By Diana Ballon, Communications Coordinator
CAMH has gone mobile to support people in the community most affected by COVID-19 as part of its participation on the Mobile COVID Assessment Team (MCAT) - a group of community assessment clinics and health care organizations providing testing for COVID-19 in shelters and congregate care settings across Toronto.
CAMH staff have been working with staff at Women’s College Hospital to provide testing and support to more than 300 clients and staff in shelters—with plans to eventually test about 500 to 700 people per week both in shelters and boarding homes. So far, testing has been done at Home’s First Bathurst-Lake Shore Shelter, Margaret’s, Christie Ossington Neighbourhood Centre Men’s Hostel and Housing Program, Women’s Residence and St. Felix Centre 24-Hour Respite Program.
“We are working with Toronto Public Health, the Local Health Integration Network (LHIN) and Women’s College Hospital to test homes and shelters where there has been an outbreak of COVID-19, which means at least one positive test,” says Frances Abela-Dimech, Clinical Director of CAMH’s Clinical Ambulatory Services. “The goal is to be able to provide proactive surveillance testing for homes and shelters that have not had outbreaks as well.”

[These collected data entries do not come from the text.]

From an optimization exercise on the open Yosys and OpenROAD flow, aimed at small area; shortcuts taken in it are not production practice. Where RTL was checked, it was by simulation tests only, not by an equivalence proof against the original. Power is estimated from default activity; no workload was simulated.

==> build 51 <==
==> flow/design.v <==
`timescale 1ns / 1ps
`default_nettype none
package grb_pkg;
  localparam int unsigned PAD_W  = 54;
  localparam int unsigned DATA_W = 32;
  localparam int unsigned IDX_W  = 4;
endpackage
`default_nettype wire
`timescale 1ns / 1ps
`default_nettype none
module grb_dec (
  input  wire logic        rst_n,
  input  wire logic        valid,
  input  wire logic        stall,
  input  wire logic        mode,
  input  wire logic [3:0]  idx,
  output logic      [5:0]  ld_fsel,    
  output logic             ld_pctl,    
  output logic      [1:0]  ld_pclk,    
  output logic      [1:0]  we_pclk,    
  output logic      [1:0]  we_set,     
  output logic      [1:0]  we_any,     
  output logic      [5:0]  hd_fsel,    
  output logic             hd_pctl,    
  output logic      [1:0]  hd_pclk,    
  output logic      [1:0]  nwe_any,    
  output logic      [1:0]  nwe_pclk,   
  output logic             lat_d,      
  output logic      [10:0] rsel,       
  output logic             hold,       
  output logic             err_d       
);
  logic fire, we, rd, rst;
  assign fire = valid && !stall;
  logic [15:0] sel;
  assign rst = !rst_n;
  assign we  = fire && mode;
  assign rd  = fire && !mode;
  for (genvar k = 0; k < 16; k++) begin : g_sel
    assign sel[k] = (idx == 4'(k));
  end
  logic [5:0] we_fsel;
  logic       we_pctl;
  for (genvar w = 0; w < 6; w++) begin : g_fs
    assign we_fsel[w] = we && sel[w];
  end
  assign we_pctl    = we && sel[12];
  assign we_pclk[0] = we && sel[13];
  assign we_pclk[1] = we && sel[14];
  assign ld_fsel    = we_fsel & {6{rst_n}};
  assign ld_pctl    = we_pctl && rst_n;
  assign ld_pclk    = we_pclk & {2{rst_n}};
  assign we_set[0]  = we && sel[6];
  assign we_set[1]  = we && sel[7];
  assign we_any[0]  = we && (sel[6] || sel[8]);
  assign we_any[1]  = we && (sel[7] || sel[9]);
  assign nwe_any    = ~we_any;
  assign nwe_pclk   = ~we_pclk;
  assign hd_fsel    = ~we_fsel & {6{rst_n}};
  assign hd_pctl    = !we_pctl && rst_n;
  assign hd_pclk    = ~we_pclk & {2{rst_n}};
  assign lat_d      = rst_n && !idx[3];
  for (genvar w = 0; w < 6; w++) begin : g_rs
    assign rsel[w] = rd && sel[w];
  end
  assign rsel[6]  = rd && sel[10];
  assign rsel[7]  = rd && sel[11];
  assign rsel[8]  = rd && sel[12];
  assign rsel[9]  = rd && sel[13];
  assign rsel[10] = rd && sel[14];
  assign hold  = stall;
  assign err_d = sel[15];
endmodule
module grb_hold #(
  parameter int unsigned W = 1
) (
  input  wire logic [W-1:0] q,
  input  wire logic [W-1:0] d,
  input  wire logic         ld,
  input  wire logic         hd,
  output logic      [W-1:0] y
);
  assign y = (q & {W{hd}}) | (d & {W{ld}});
endmodule
module grb_oai21 (
  input  wire logic a1, a2, b1,
  output logic      y
);
  assign y = !((a1 || a2) && b1);
endmodule
module grb_oai31 (
  input  wire logic a1, a2, a3, b1,
  output logic      y
);
  assign y = !((a1 || a2 || a3) && b1);
endmodule
module grb_aoi222 (
  input  wire logic a1, a2, b1, b2, c1, c2,
  output logic      y
);
  assign y = !((a1 && a2) || (b1 && b2) || (c1 && c2));
endmodule
module grb_aoi22 (
  input  wire logic a1, a2, b1, b2,
  output logic      y
);
  assign y = !((a1 && a2) || (b1 && b2));
endmodule
module grb_nand #(
  parameter int unsigned N = 4
) (
  input  wire logic [N-1:0] a,
  output logic              y
);
  assign y = !(&a);
endmodule
module grb_rmux (
  input  wire logic [10:0]      rsel,
  input  wire logic             hold,    
  input  wire logic [31:0]      rd_q,
  input  wire logic [5:0][29:0] fsel,
  input  wire logic [53:0]      pads,
  input  wire logic [1:0]       pctl,
  input  wire logic [53:0]      pclk,
  output logic      [31:0]      rd_n
);
  for (genvar i = 0; i < 32; i++) begin : g_bit
    localparam int unsigned NP = (i < 2) ? 12 : (i < 22) ? 11 : (i < 30) ? 9 : 3;
    localparam int unsigned NG = (NP + 2) / 3;
    logic [NP-1:0] s, d;
    logic [NG-1:0] g;
    if (i < 30) begin : g_f
      assign s[5:0] = rsel[5:0];
      assign d[5:0] = {fsel[5][i], fsel[4][i], fsel[3][i], fsel[2][i], fsel[1][i], fsel[0][i]};
      assign s[6] = rsel[6];  assign d[6] = pads[i];
      assign s[7] = rsel[9];  assign d[7] = pclk[i];
      assign s[8] = hold;     assign d[8] = rd_q[i];
      if (i < 22) begin : g_b1
        assign s[9]  = rsel[7];  assign d[9]  = pads[32 + i];
        assign s[10] = rsel[10]; assign d[10] = pclk[32 + i];
      end
      if (i < 2) begin : g_p
        assign s[11] = rsel[8];  assign d[11] = pctl[i];
      end
    end else begin : g_h
      assign s = {hold, rsel[9], rsel[6]};
      assign d = {rd_q[i], pclk[i], pads[i]};
    end
    for (genvar k = 0; k < NG; k++) begin : g_grp
      if (3 * k + 2 < NP) begin : g3
        grb_aoi222 u_aoi (.a1(s[3*k]), .a2(d[3*k]), .b1(s[3*k+1]), .b2(d[3*k+1]),
                          .c1(s[3*k+2]), .c2(d[3*k+2]), .y(g[k]));
      end else begin : g2
        grb_aoi22 u_aoi (.a1(s[3*k]), .a2(d[3*k]), .b1(s[3*k+1]), .b2(d[3*k+1]),
                         .y(g[k]));
      end
    end
    grb_nand #(.N(NG)) u_or (.a(g), .y(rd_n[i]));
  end
endmodule
module grb_regfile (
  input  wire logic         clk,
  input  wire logic         rst_n,
  input  wire logic         valid,     
  input  wire logic         stall,     
  input  wire logic         mode,
  input  wire logic [3:0]   idx,
  input  wire logic [31:0]  wd,
  input  wire logic [53:0]  pads,
  output logic      [31:0]  rd_r,
  output logic              err_r,
  output logic      [53:0]  pad_drive,
  output logic      [53:0]  pad_drive_enable,
  output logic      [53:0]  pad_pull_up,
  output logic      [53:0]  pad_pull_down
);
  logic [5:0][29:0] fsel_r;
  logic [53:0]      latch_r;
  logic [53:0]      pclk_r;
  logic [1:0]       pctl_r;
  logic [53:0]      up_r;
  logic [53:0]      dn_r;
  logic [5:0]  ld_fsel;
  logic        ld_pctl;
  logic [1:0]  ld_pclk, we_pclk, we_set, we_any;
  logic [5:0]  hd_fsel;
  logic        hd_pctl;
  logic [1:0]  hd_pclk, nwe_any, nwe_pclk;
  logic [31:0] nwd;
  logic        lat_d;
  logic [10:0] rsel;
  logic        hold;
  logic        err_d;
  logic [31:0] rd_n;
  grb_dec u_dec (
    .rst_n (rst_n), .valid (valid), .stall (stall), .mode (mode), .idx (idx),
    .ld_fsel (ld_fsel), .ld_pctl (ld_pctl), .ld_pclk (ld_pclk),
    .we_pclk (we_pclk), .we_set (we_set), .we_any (we_any), .lat_d (lat_d),
    .hd_fsel (hd_fsel), .hd_pctl (hd_pctl), .hd_pclk (hd_pclk), .nwe_any (nwe_any),
    .nwe_pclk (nwe_pclk),
    .rsel (rsel), .hold (hold), .err_d (err_d)
  );
  assign nwd  = ~wd;
  for (genvar w = 0; w < 6; w++) begin : g_fsel
    logic [29:0] nx;
    grb_hold #(.W(30)) u_hold (.q(fsel_r[w]), .d(wd[29:0]), .ld(ld_fsel[w]), .hd(hd_fsel[w]), .y(nx));
    always_ff @(posedge clk) fsel_r[w] <= nx;
  end
  for (genvar p = 0; p < 54; p++) begin : g_latch
    logic ld;
    grb_oai21 u_ld (.a1(nwd[p % 32]), .a2(nwe_any[p / 32]), .b1(rst_n), .y(ld));
    always_ff @(posedge clk) if (ld) latch_r[p] <= lat_d;
  end
  logic [1:0] pctl_nx;
  grb_hold #(.W(2)) u_pctl (.q(pctl_r), .d(wd[1:0]), .ld(ld_pctl), .hd(hd_pctl), .y(pctl_nx));
  always_ff @(posedge clk) pctl_r <= pctl_nx;
  logic [53:0] pclk_nx;
  grb_hold #(.W(32)) u_pclk0 (.q(pclk_r[31:0]), .d(wd), .ld(ld_pclk[0]), .hd(hd_pclk[0]),
                             .y(pclk_nx[31:0]));
  grb_hold #(.W(22)) u_pclk1 (.q(pclk_r[53:32]), .d(wd[21:0]), .ld(ld_pclk[1]), .hd(hd_pclk[1]),
                             .y(pclk_nx[53:32]));
  logic up_d, dn_d;
  assign up_d = rst_n && pctl_r == 2'd2;
  assign dn_d = rst_n && pctl_r == 2'd1;
  for (genvar p = 0; p < 54; p++) begin : g_pin
    logic lds;
    grb_oai31 u_lds (.a1(pclk_r[p]), .a2(nwd[p % 32]), .a3(nwe_pclk[p / 32]), .b1(rst_n),
                     .y(lds));
    always_ff @(posedge clk) pclk_r[p] <= pclk_nx[p];
    always_ff @(posedge clk) if (lds) begin
      up_r[p] <= up_d;
      dn_r[p] <= dn_d;
    end
  end
  grb_rmux u_rmux (
    .rsel (rsel), .hold (hold), .rd_q (rd_r), .fsel (fsel_r), .pads (pads),
    .pctl (pctl_r), .pclk (pclk_r), .rd_n (rd_n)
  );
  always_ff @(posedge clk) begin
    rd_r  <= rd_n;
    err_r <= hold ? err_r : err_d;
  end
  for (genvar p = 0; p < 54; p++) begin : g_en
    assign pad_drive_enable[p] = fsel_r[p / 10][(p % 10) * 3 +: 3] == 3'd1;
  end
  assign pad_drive     = latch_r;
  assign pad_pull_up   = up_r;
  assign pad_pull_down = dn_r;
endmodule
`default_nettype wire
`timescale 1ns / 1ps
`default_nettype none
module gpio_register_block_top (
  input  wire logic         clk,
  input  wire logic         rst_n,
  input  wire logic         in_valid,
  output logic              in_stall,
  input  wire logic         in_mode,
  input  wire logic [3:0]   in_reg_index,
  input  wire logic [31:0]  in_write_data,
  input  wire logic [53:0]  in_pad_levels,
  output logic              out_valid,
  input  wire logic         out_stall,
  output logic      [31:0]  out_read_data,
  output logic              out_access_error,
  output logic      [53:0]  out_pad_drive,
  output logic      [53:0]  out_pad_drive_enable,
  output logic      [53:0]  out_pad_pull_up,
  output logic      [53:0]  out_pad_pull_down
);
  logic valid_r;
  logic fire;
  assign in_stall = valid_r && out_stall;
  assign fire     = in_valid && !in_stall;
  always_ff @(posedge clk) begin
    if (!rst_n) valid_r <= 1'b0;
    else        valid_r <= fire || in_stall;
  end
  grb_regfile u_regfile (
    .clk              (clk),
    .rst_n            (rst_n),
    .valid            (in_valid),
    .stall            (in_stall),
    .mode             (in_mode),
    .idx              (in_reg_index),
    .wd               (in_write_data),
    .pads             (in_pad_levels),
    .rd_r             (out_read_data),
    .err_r            (out_access_error),
    .pad_drive        (out_pad_drive),
    .pad_drive_enable (out_pad_drive_enable),
    .pad_pull_up      (out_pad_pull_up),
    .pad_pull_down    (out_pad_pull_down)
  );
  assign out_valid = valid_r;
endmodule
`default_nettype wire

CAMH has also been working alongside MCAT partners to determine the best care pathway for residents of congregate settings who test positive for COVID-19, based on their mental and physical care needs.
“Depending on a client’s circumstances, they might be safest quarantined within their group home, transferred to isolation shelters set up by inter-city health associations, or going to acute care hospital,” explains Jill Campbell, Vice President of the Complex Care and Recovery Program and Chief Nursing Executive at CAMH. “People with mental health and addiction problems are transferred to a COVID isolation unit within CAMH.”
Sydney McDowell is a registered nurse at CAMH who has been one of the front-line workers swabbing residents and staff, most recently at St. Margaret’s shelter and the encampment next to it.
“There are a lot of people struggling with mental illness who are not getting mental health support,” she says. “We come in with full PPE and the experience can be very scary. They may think we are scared of them, or that we have alternative motives, so we explain that we are trying to keep them safe and ensure that we don’t re-traumatize anyone.”
CAMH’s participation in the MCAT initiative is part of the hospitals work to support community agencies that also serve CAMH patients.